Inflammation: How to decrease Inflammation in the Body

How to Decrease Inflammation in the Body

Inflammation of the body is harmful, can lead to numerous disease (such as dry eyes).

It is important to understand why you have increased inflammatory factors in your body.

The main reasons are:

1. Genetics
2. Environment: too much toxins either from:
1) Diet: A Diet high in antioxidants are key to decreasing your risk of angiogenesis and inflammation. See list below. Also see book references below.
2) Smoking or history of smoking: a direct toxin that increases the inflammation in your body.
3) Excessive sun exposure.
4) Other environmental toxins from in-utero to your present time.

To decrease the inflammation on your body:

1. Talk to an MD or eyeMD (in the case of your eyes) who understands the importance of decreasing inflammation and inflammatory factors (and therefore the risk of angiogenesis) in your body.
2. Eat well: Eat green leafy vegetables (the darker green the better) ideally once per day or more. Eat dark colored fruit (blueberries, pomegranates, blackberries). Eat wild salmon, and other foods with a low inflammatory score (see book: Inflammation Nation).
3. Take a multivitamin (one with a good amount of antioxidants) a day if not able to eat well.
4. Avoid smokers & smoking.
5. Avoid excessive sun exposure.
6. Keep well hydrated: at least 8 glasses of water per day
7. Exercise as much as you can according to any limitations your MD prescribed.

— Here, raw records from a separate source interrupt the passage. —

--- src/rtl/tenbaset_pkg.sv ---
// Shared types and timing constants for the 10BASE-T transmit scheduler.
// Latency: n/a (declarations only).
// Backpressure: n/a.
package tenbaset_pkg;

    // Scheduler FSM states
    typedef enum logic [2:0] {
        ST_IDLE,
        ST_START,
        ST_WAIT_BUSY,
        ST_SEND,
        ST_GAP
    } tx_sched_state_t;

    // 96 bit times at 10 Mb/s, counted in 20 MHz cycles
    localparam int TENBASET_IFG_CYCLES       = 192;
    // Longest frame incl. preamble/SFD/CRC: 1526 bytes x 16 cycles per byte
    localparam int TENBASET_MAX_FRAME_CYCLES = 24416;

endpackage

--- src/rtl/tenbaset_tx_scheduler_rr_arbiter.sv ---
// Round-robin pick: first set req bit scanning upward from ptr, wrapping.
// Latency: purely combinational.
// Backpressure: none; the caller decides when the pick is consumed.
module rr_arbiter #(
    parameter int NREQ = 4
) (
    input  logic [NREQ-1:0]         req,
    input  logic [$clog2(NREQ)-1:0] ptr,
    output logic [NREQ-1:0]         gnt_oh,
    output logic [$clog2(NREQ)-1:0] gnt_idx,
    output logic                    gnt_vld
);

    localparam int IDX_W = $clog2(NREQ);

    // Walk the requesters starting at ptr; the first hit wins
    always_comb begin
        logic [IDX_W-1:0] idx;
        gnt_oh  = '0;
        gnt_idx = '0;
        gnt_vld = 1'b0;
        idx     = '0;
        for (int i = 0; i < NREQ; i++) begin
            if (int'(ptr) + i >= NREQ) begin
                idx = IDX_W'(int'(ptr) + i - NREQ);
            end else begin
                idx = IDX_W'(int'(ptr) + i);
            end
            if (!gnt_vld && req[idx]) begin
                gnt_vld     = 1'b1;
                gnt_idx     = idx;
                gnt_oh[idx] = 1'b1;
            end
        end
    end

endmodule

--- src/rtl/tenbaset_tx_scheduler.sv ---
// Shares one 10BASE-T transmitter among NREQ sources: round-robin grant, start pulse, IFG, watchdog.
// Latency: req seen in IDLE -> gnt/tx_start next cycle; tx_done -> done next cycle.
// Backpressure: sources hold req until done/err_timeout; no arbitration outside IDLE.
module tenbaset_tx_scheduler
    import tenbaset_pkg::*;
#(
    parameter int NREQ           = 4,
    parameter int IFG_CYCLES     = TENBASET_IFG_CYCLES,
    parameter int TIMEOUT_CYCLES = 32768,
    parameter int CNT_W          = 16
) (
    input  logic                    clk20,
    input  logic                    rst,
    input  logic [NREQ-1:0]         req,
    output logic [NREQ-1:0]         gnt,
    output logic [$clog2(NREQ)-1:0] gnt_idx,
    output logic [NREQ-1:0]         done,
    output logic                    tx_start,
    input  logic                    tx_busy,
    input  logic                    tx_done,
    output logic                    err_timeout,
    output logic                    idle
);

    localparam int IDX_W = $clog2(NREQ);

    tx_sched_state_t  state_q, state_d;
    logic [IDX_W-1:0] ptr_q, ptr_d;
    logic [CNT_W-1:0] cnt_q, cnt_d;
    logic [NREQ-1:0]  gnt_q, gnt_d;
    logic [IDX_W-1:0] gnt_idx_q, gnt_idx_d;
    logic [NREQ-1:0]  done_q, done_d;
    logic             tx_start_q, tx_start_d;
    logic             err_timeout_q, err_timeout_d;
    logic             idle_q, idle_d;

    logic [NREQ-1:0]  arb_oh;
    logic [IDX_W-1:0] arb_idx;
    logic             arb_vld;

    rr_arbiter #(
        .NREQ (NREQ)
    ) u_arb (
        .req     (req),
        .ptr     (ptr_q),
        .gnt_oh  (arb_oh),
        .gnt_idx (arb_idx),
        .gnt_vld (arb_vld)
    );

    // Next-state and next-output logic for the scheduler FSM
    always_comb begin
        state_d       = state_q;
        ptr_d         = ptr_q;
        cnt_d         = cnt_q;
        gnt_d         = gnt_q;
        gnt_idx_d     = gnt_idx_q;
        done_d        = '0;
        tx_start_d    = 1'b0;
        err_timeout_d = 1'b0;

        case (state_q)
            ST_IDLE: begin
                if (arb_vld) begin
                    gnt_d      = arb_oh;
                    gnt_idx_d  = arb_idx;
                    ptr_d      = (arb_idx == IDX_W'(NREQ - 1)) ? '0 : arb_idx + IDX_W'(1);
                    tx_start_d = 1'b1;
                    // Watchdog counts from the tx_start cycle itself so that
                    // expiry lands exactly TIMEOUT_CYCLES after the start pulse.
                    cnt_d      = CNT_W'(TIMEOUT_CYCLES - 1);
                    state_d    = ST_START;
                end
            end

            ST_START: begin
                // tx_done cannot be meaningful here: the transmitter only now sees start
                cnt_d   = cnt_q - CNT_W'(1);
                state_d = ST_WAIT_BUSY;
            end

            ST_WAIT_BUSY, ST_SEND: begin
                if (tx_done) begin
                    // Completion wins over a watchdog expiry in the same cycle
                    done_d  = gnt_q;
                    gnt_d   = '0;
                    cnt_d   = CNT_W'(IFG_CYCLES - 1);
                    state_d = ST_GAP;
                end else if (cnt_q == '0) begin
                    err_timeout_d = 1'b1;
                    gnt_d         = '0;
                    cnt_d         = CNT_W'(IFG_CYCLES - 1);
                    state_d       = ST_GAP;
                end else begin
                    cnt_d = cnt_q - CNT_W'(1);
                    if (state_q == ST_WAIT_BUSY && tx_busy) begin
                        state_d = ST_SEND;
                    end
                end
            end

            ST_GAP: begin
                if (cnt_q == '0) begin
                    state_d = ST_IDLE;
                end else begin
                    cnt_d = cnt_q - CNT_W'(1);
                end
            end

            default: begin
                state_d = ST_IDLE;
                gnt_d   = '0;
            end
        endcase

        idle_d = (state_d == ST_IDLE);
    end

    // State, pointer, counter and all outputs are registered here
    always_ff @(posedge clk20) begin
        if (rst) begin
            // idle tracks the IDLE state, so it comes up high while everything else is cleared
            state_q       <= ST_IDLE;
            ptr_q         <= '0;
            cnt_q         <= '0;
            gnt_q         <= '0;
            gnt_idx_q     <= '0;
            done_q        <= '0;
            tx_start_q    <= 1'b0;
            err_timeout_q <= 1'b0;
            idle_q        <= 1'b1;
        end else begin
            state_q       <= state_d;
            ptr_q         <= ptr_d;
            cnt_q         <= cnt_d;
            gnt_q         <= gnt_d;
            gnt_idx_q     <= gnt_idx_d;
            done_q        <= done_d;
            tx_start_q    <= tx_start_d;
            err_timeout_q <= err_timeout_d;
            idle_q        <= idle_d;
        end
    end

    assign gnt         = gnt_q;
    assign gnt_idx     = gnt_idx_q;
    assign done        = done_q;
    assign tx_start    = tx_start_q;
    assign err_timeout = err_timeout_q;
    assign idle        = idle_q;

endmodule

--- config.mk ---
export PLATFORM = sky130hd
export DESIGN_NAME = tenbaset_tx_scheduler
export DESIGN_NICKNAME = d
export VERILOG_FILES = /design/src/rtl/tenbaset_pkg.sv /design/src/rtl/tenbaset_tx_scheduler_rr_arbiter.sv /design/src/rtl/tenbaset_tx_scheduler.sv
export SDC_FILE = /design/constraint.sdc
export NUM_CORES = 1
export LEC_CHECK = 0
export BUFFER_PORTS_ARGS = -buffer_cell sky130_fd_sc_hd__buf_2
export CORE_ASPECT_RATIO = 1.2
export CORE_MARGIN = 4
export CORE_UTILIZATION = 52
export CTS_CLUSTER_SIZE = 20
export DETAILED_ROUTE_END_ITERATION = 10
export MAX_ROUTING_LAYER = met4
export PLACE_DENSITY = 0.83
export SYNTH_ARGS = -nofsm -noshare
export SYNTH_HDL_FRONTEND = slang
export SYNTH_SLANG_ARGS = --single-unit
--- constraint.sdc ---
create_clock -name clk20 -period 2.8 [get_ports clk20]
set_input_delay 0.7 -clock clk20 [delete_from_list [all_inputs] [get_ports clk20]]
set_output_delay 0.7 -clock clk20 [all_outputs]
set_load 0.01 [all_outputs]
==> summary.md, run 1 <==
| Metric | Value |
|---|---|
| Synth unique cells | `45` |
| Site Rows | `24` |
| Adder-Cell Fraction of Synth Area | `0.0640` |
| Max Freq | `384 MHz` |
| Antenna violations before repair | `0` |
| Seq cells post-synth | `34` |
| Switching pwr | `0.000982 W` |
| Worst Setup SP | `ptr_q[1]` |
| Via-to-Cell Ratio | `~5.7` |
| CP Capture Type | `register` |
| NumNets Final | `275` |
| Clock Sinks | `34` |
| 1st-pass router iterations | `5` |
| Placed cells | `302` |
| CP max FO | `11` |
| Cell area after synthesis | `just under 2000 um^2` |
| Worst-margin pin slew | `0.697 ns` |
| Post-CTS setup buffers | `0` |
| DP Area | `2160 um^2` |
| H-tree levels | `2` |
| Critical path depth | `8` |
| Area contributors post-synth | `dfxtp_1, ha_1, a21oi_1` |
| Slew Viols, Final | `0` |
| Relative slew margins | `0.532` |
| RSZ-0062 raised after global routing | `false` |
| Post-route DRC | `0` |
| Area Growth Syn to Fin | `15.2%` |
| Post-Synth Simple-Gate Area | `0.209` |
| Clock Skew | `0.00690 ns` |
| Post-DRT Antenna Nets | `0` |
| Ys Warns | `0` |
| Syn Area/Cell | `about 8.7 um^2` |
| CP peak stage delay | `between 0.5 and 0.6 ns` |
| Fin cells | `310` |
| Multiplexer share of the synthesized area | `0.0717` |
| DIE AREA | `4810 um^2` |
| Sequential area share after synthesis | `0.348` |
| Hold Slack | `a little under 0.5 ns` |
| Vias in the first global route | `between 1500 and 2000` |
| Register share of total power | `0.333` |
| Total routed wirelength | `4190 um` |
| Clock network power share | `0.159` |
| IO Count | `21` |
| Clk slew on worst S/H paths | `0.07 ns` |
| Run status | `finished, final reports clean` |
| Fin util | `0.620` |
| ANT cells | `0` |
| CP Launch Type | `register` |
| HPWL after detailed placement | `approximately 3200 um` |
| Global-route wire length before repair | `7110 um` |
| R2R Setup Slk | `0.19 ns` |
| Pint | `0.00136 W` |
| Finished Cell Area | `2250 um^2` |
| Tot GR Track Use | `0.192` |
| CTS resizes | `0` |
| Sw Ratio | `0.419` |
| P_leak | `0.913 nW` |
| IO buf count | `20` |
| Initial DRC Count | `about 140` |
| Final period utilization | `0.931` |
| Layout cells sized above 1 | `0.186` |
| Largest family of logic cells by synthesized area | `compound AO/OA/AOI/OAI gates` |
| Reg-to-reg critical path startpoint | `ptr_q[1]` |
| Hold/Removal Path Class | `register to register` |
| Synth Flop Type | `dfxtp_1` |
| Max VDD drop | `597 uV` |
| Gr ovfl total | `0` |
| GPL Wtd Cong | `0.883` |
| Critical Path Slowest Stage Cell | `mux4_2` |
| Gate power share | `0.508` |
| Synthesized Nets | `roughly 240` |
| Critical path type | `register to register` |
| Critical path's top delay family | `simple AND/OR/NAND/NOR gates` |
| Final Hold Vio Count | `0` |
| Cell accounting for the most synthesized area | `dfxtp_1` |
| Die H | `75.2 um` |
| PwrDens | `1040 nW/um^2` |
| CTS tree | `done` |
| Vias | `roughly 1800` |
| Fin crit period | `2.61 ns` |
| Xor/xnor share of the synthesized area | `0.00448` |
| Area share of the largest cell type after synthesis | `0.348` |
| CP bufs+invs | `1` |
| Gate Count Post-Synth | `roughly 230` |
| Starting Density | `0.538` |
| Worst Setup EP | `cnt_q[4]` |
| Root Driver | `clkbuf_8` |
| CP Data Arrival Time | `2.79 ns` |
| Post-synth EDFFs | `0` |
| Num CTS Buffers | `5` |
| Die width | `64.0 um` |
| Post-DR wirelength/cell | `13.5 um` |
| Setup violators final | `0` |
| Hold_buf cts | `0` |
| Worst-case reg-to-reg path depth | `8` |
| Complex-gate fraction of the synthesized area | `0.256` |
| RR Endpoint | `cnt_q[4]` |
| Setup_tns | `0 ns` |
| CP Cell Sequence | `inv_1, ha_1, mux4_2, or3_4, nor3_4, or2_2, a31oi_1, o21a_1` |
| Largest net degree at the start of global routing | `29` |
| Max Cap Viol | `0` |
| Clock Latency Late Sink | `0.29 ns` |
| Asr flop ratio synth | `0` |
| Worst EP required | `just under 3 ns` |
| Core ar. | `approximately 3600 um^2` |
| CTS max path bufs | `2` |
[cells by family (layout without fill, tap and decap cells)]
kind of cell | count (synthesis) | in the layout
adder cells (fa/ha/maj) | 10 | 10
multiplexers | 9 | 9
AND/OR/NAND/NOR | 79 | 79
AO/OA/AOI/OAI | 75 | 75
flip-flops | 34 | 34
XOR/XNOR | 1 | 1
buffers and inverters | 18 | 50
[power groups by stage]
stage	clock network, W	registers, W	logic (W)
after CTS	0.000382	0.000778	0.00119
final	0.000373	0.000781	0.00119
after global routing	0.000405	0.000802	0.00133
after global placement	0	0.000784	0.00116
after detailed placement	0	0.000790	0.00119
after floorplan	0	0.000790	0.000872
[sequential cells by signal, indices dropped and copies added (netlist names), named ones only]
register,count
cnt_q,16
done,4
err_timeout,1
gnt,4
gnt_idx,2
idle,1
ptr_q,1
state_q,3
tx_start,1
[layout by cell type (no fill, tap or decap), types with 6 or more instances in the layout]
cell       n
ha_1      10
a31oi_1   12
nor3_1    12
inv_1     10
buf_4     12
dfxtp_1   34
buf_2     20
nand2_1    8
o21ai_0    7
clkbuf_8   6
nor2_1    28
o21a_1     9
a21oi_1   21
[Yosys cell counts (4+ instances only)]
master and instances:
dfxtp_1 34, nor2_1 28, a21oi_1 21, a31oi_1 12
nor3_1 12, ha_1 10, inv_1 10, o21a_1 9
nand2_1 8, o21ai_0 7, a221oi_1 5, and2_1 5
mux2i_1 5, nor4_1 5, a22oi_1 4, mux4_2 4
o2bb2ai_1 4
[layout make-up]
| type | instances | area (um^2) |
|---|---|---|
| fill | 307 | 1380 |
| clock buffer | 6 | 82.6 |
| clock inverter | 2 | 12.5 |
| sequential | 34 | 681 |
| inverter | 10 | 37.5 |
| timing repair buffer | 32 | 190 |
| tap | 52 | 65.1 |
| multi-input combinational | 174 | 1180 |
[worst min path at each step]
stage               start  depth (start not counted)    endpoint  slack (ns)
4_1_cts            gnt[3]                          1      gnt[3]        0.48
3_3_place_gp       gnt[3]                          1      gnt[3]        0.47
5_1_grt        gnt_idx[1]                          2  gnt_idx[1]        0.51
3_5_place_dp       gnt[3]                          1      gnt[3]        0.47
2_1_floorplan   cnt_q[13]                          2   cnt_q[13]        0.45
6_report        cnt_q[13]                          2   cnt_q[13]        0.48
[through the flow]
stage / power (W) / setup WS (ns)
after global routing: 0.00254 / 0.0228
after floorplan: 0.00166 / 0.0303
after detailed placement: 0.00198 / 0.201
after global placement: 0.00195 / 0.231
final: 0.00235 / 0.194
after CTS: 0.00235 / 0.192
[worst register-to-register path, stage by stage (launching register included)]
cell and delay (ns):
dfxtp_1 0.33, inv_1 0.10, ha_1 0.39, mux4_2 0.54
or3_4 0.42, nor3_4 0.20, or2_2 0.28, a31oi_1 0.06
o21a_1 0.17
[layer usage]
| layer | track usage | wire length, um | vias up |
|---|---|---|---|
| met4 | 0.0695 | 56 | 0 |
| met3 | 0.0418 | 200 | 7 |
| met1 | 0.204 | 1810 | 815 |
| met2 | 0.350 | 2120 | 45 |
| met5 | - | 0 | - |
| li1 | - | - | 915 |
(Power assumes the default switching activity.)
==> inputs of run 2 (changes only) <==
Settings changed: PLACE_DENSITY 0.83 to 0.86.
==> summary.md, run 2 (synthesized netlist as in run 1, its figures left out) <==
| Metric | Value |
|---|---|
| Max VDD drop | `815 uV (+36%)` |
| Via-to-Cell Ratio | `5.86 (+1.9%)` |
| Setup violators final | `0 (unchanged)` |
| Post-DRT Antenna Nets | `0 (unchanged)` |
| Hold_buf cts | `0 (unchanged)` |
| Run status | `finished, final reports clean` |
| Total routed wirelength | `4500 um (+7.6%)` |
| NumNets Final | `275 (unchanged)` |
| Max Freq | `389 MHz (+1.4%)` |
| Detail Route met2 WL | `2330 um (+10%)` |
| GPL Wtd Cong | `0.877 (-0.68%)` |
| Met3 wire length | `214 um (+7.0%)` |
| Multi-input logic area | `1180 um^2 (unchanged)` |
| Clock Latency Late Sink | `0.29 ns (about the same)` |
| FILL cells | `320 (+4.2%)` |
| CP Capture Type | `register` |
| Hold/Removal Path Class | `register to register` |
| Storage cell area | `681 um^2 (unchanged)` |
| Site Rows | `24 (unchanged)` |
| Layout cells sized above 1 | `0.186 (unchanged)` |
| Critical path depth | `8 (unchanged)` |
| Final Hold Vio Count | `0 (unchanged)` |
| Clock Skew | `0.00990 ns (+0.00300 ns)` |
| PwrDens | `1110 nW/um^2 (+6.8%)` |
| 1st-pass router iterations | `4 (-1)` |
| CP max FO | `11 (unchanged)` |
| Worst-margin pin slew | `0.695 ns (-0.00207 ns)` |
| RSZ-0062 raised after global routing | `false` |
| Max Used Layer | `met4` |
| Initial DRC Count | `85 (-39%)` |
| CP Cell Sequence | `inv_1, ha_1, mux4_2, or3_4, nor3_4, or2_2, o21ai_0, a21oi_1` |
| Most common cell after layout, fill and taps aside | `dfxtp_1` |
| CP peak stage delay | `0.53 ns (about the same)` |
| Die width | `64.0 um (unchanged)` |
| R2R Setup Slk | `0.23 ns (+0.04 ns)` |
| IO Count | `21 (unchanged)` |
| P_leak | `0.934 nW (+2.3%)` |
| CTS max path bufs | `2 (unchanged)` |
| Relative slew margins | `0.533 (+0.00139)` |
| Placed cells | `302 (unchanged)` |
| IO buf count | `20 (unchanged)` |
| H-tree levels | `2 (unchanged)` |
| Worst Setup SP | `ptr_q[1]` |
| Die H | `75.2 um (unchanged)` |
| Core ar. | `3630 um^2 (unchanged)` |
| Root Driver | `clkbuf_8` |
| Wl on met1 | `1860 um (+2.7%)` |
| Max Cap Viol | `0 (unchanged)` |
| Critical path's top delay family | `simple AND/OR/NAND/NOR gates` |
| CTS resizes | `0 (unchanged)` |
| RR Endpoint | `cnt_q[14]` |
| CTS tree | `done` |
| DP Area | `2160 um^2 (unchanged)` |
| Worst-case reg-to-reg path depth | `8 (unchanged)` |
| Antenna violations before repair | `0 (unchanged)` |
| Final period utilization | `0.918 (-0.0129)` |
| Starting Density | `0.538 (unchanged)` |
| Largest Register | `cnt_q` |
| Largest register FFs | `16 (unchanged)` |
| Num CTS Buffers | `5 (unchanged)` |
| Vias | `1816 (+1.9%)` |
| HPWL after detailed placement | `3340 um (+5.4%)` |
| Clock Sinks | `34 (unchanged)` |
| ANT cells | `0 (unchanged)` |
| Worst Setup EP | `cnt_q[14]` |
| Gr ovfl total | `0 (unchanged)` |
| Most frequent cells in the layout | `dfxtp_1, nor2_1, a21oi_1` |
| Finished Cell Area | `2290 um^2 (+1.9%)` |
| Clk slew on worst S/H paths | `0.08 ns (about the same)` |
| Tot GR Track Use | `0.211 (+0.0197)` |
| DIE AREA | `4810 um^2 (unchanged)` |
| Largest net degree at the start of global routing | `29 (unchanged)` |
| Global-route wire length before repair | `7800 um (+9.8%)` |
| Worst EP required | `3.02 ns (+0.04 ns)` |
| Vias in the first global route | `1779 (+6.0%)` |
| Post-route DRC | `0 (unchanged)` |
| Post-DR wirelength/cell | `14.5 um (+7.6%)` |
| Setup_tns | `0 ns (unchanged)` |
| CP Data Arrival Time | `2.79 ns (about the same)` |
| Critical Path Slowest Stage Cell | `mux4_2` |
| Critical path type | `register to register` |
| Post-CTS setup buffers | `0 (unchanged)` |
| Reg-to-reg critical path startpoint | `ptr_q[1]` |
| CP Launch Type | `register` |
| Slew Viols, Final | `0 (unchanged)` |
| Fin crit period | `2.57 ns (-0.0360 ns)` |
| Area Growth Syn to Fin | `17.3%` |
| Fin cells | `310 (unchanged)` |
| Hold Path Origin | `gnt[0]` |
| CP bufs+invs | `1 (unchanged)` |
==> run 2: metrics by stage <==
stage	util	setup slack, ns	total power [W]	hold slack (ns)
floorplan	-	0.0303	0.00166	0.450
global placement	0.594	0.278	0.00195	0.457
detailed placement	0.594	0.245	0.00200	0.478
CTS	0.632	0.245	0.00255	0.491
global route	0.632	0.0661	0.00275	0.501
finish	0.632	0.230	0.00255	0.492
==> run 2: worst min-delay path by stage <==
| stage | end | cells past startpoint |
|---|---|---|
| 2_1_floorplan | cnt_q[13] | 2 |
| 3_3_place_gp | gnt[0] | 1 |
| 3_5_place_dp | gnt[0] | 1 |
| 4_1_cts | gnt[3] | 1 |
| 5_1_grt | gnt[3] | 1 |
| 6_report | gnt[0] | 1 |
==> run 2: metal layers <==
layer	GRT usage	vias to the layer above
met5	-	-
met4	0.110	0
met3	0.0493	11
met2	0.365	55
met1	0.227	832
li1	-	918
==> run 2: area by class of cell <==
class | instances | share of cell area
tap | 52 | 0.0284
clock buffer | 5 | 0.0300
clock inverter | 3 | 0.0300
sequential | 34 | 0.297
timing repair buffer | 32 | 0.0829
multi-input combinational | 174 | 0.516
inverter | 10 | 0.0164
==> run 2: power by group <==
part	switching, W	internal [W]
registers	0.000148	0.000638
clock network	0.000189	0.000357
logic	0.000689	0.000531
total	0.00103	0.00153
==> run 2: worst reg2reg max path: stages (launching register included) <==
cell and delay, ns:
dfxtp_1 0.33, inv_1 0.09, ha_1 0.39, mux4_2 0.54, or3_4 0.43, nor3_4 0.18
or2_2 0.26, o21ai_0 0.14, a21oi_1 0.14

And Personal Recommendations below:
8. Laugh, smile, pick up the phone and talk to friends: look outside of yourself instead of feeling sorry for yourself. Serve others more and peace will follow.
9. Get rid of your TV/ avoid becoming a couch potato (personal opinion & have yet to prove that this directly decreases inflammation… but less TV, better! Pray and mediate and read good books instead).
10. Prayer, meditation, Yoga has been shown in many studies to naturally decrease heart rates, blood pressure.

Diet Recommendations:

Factors that decrease one’s Angiogenic Risk Profile
I. Diet: 
a. Green tea
b. Strawberries
c. Blackberries
d. Rasberries
e. Blueberries
f. Oranges
g. Grapefruit
h. Lemons
i. Apples
j. Pineapple
k. Cherries
l. Red Grapes
m. Red Wine
n. Bok Choy
o. Kale
p. Soy beans 
q. Ginseng
r. Mitake mushrooms
s. Licorice
t. TUMERIC
u. NUTMEG
v. Artichokes
w. Lavender
x. Pumpkin
y. Sea Cucumber
z. Tuna
1. Parsley
2. Garlic
3. Tomato (in all forms)
4. Olive Oil
5. Grape seed oil
6. Dark chocolate


Favorite Book on this subject:
1. Folkman’s War
2. Inflammation Nation: a great eye opener on how your diet increases your inflammation in your body!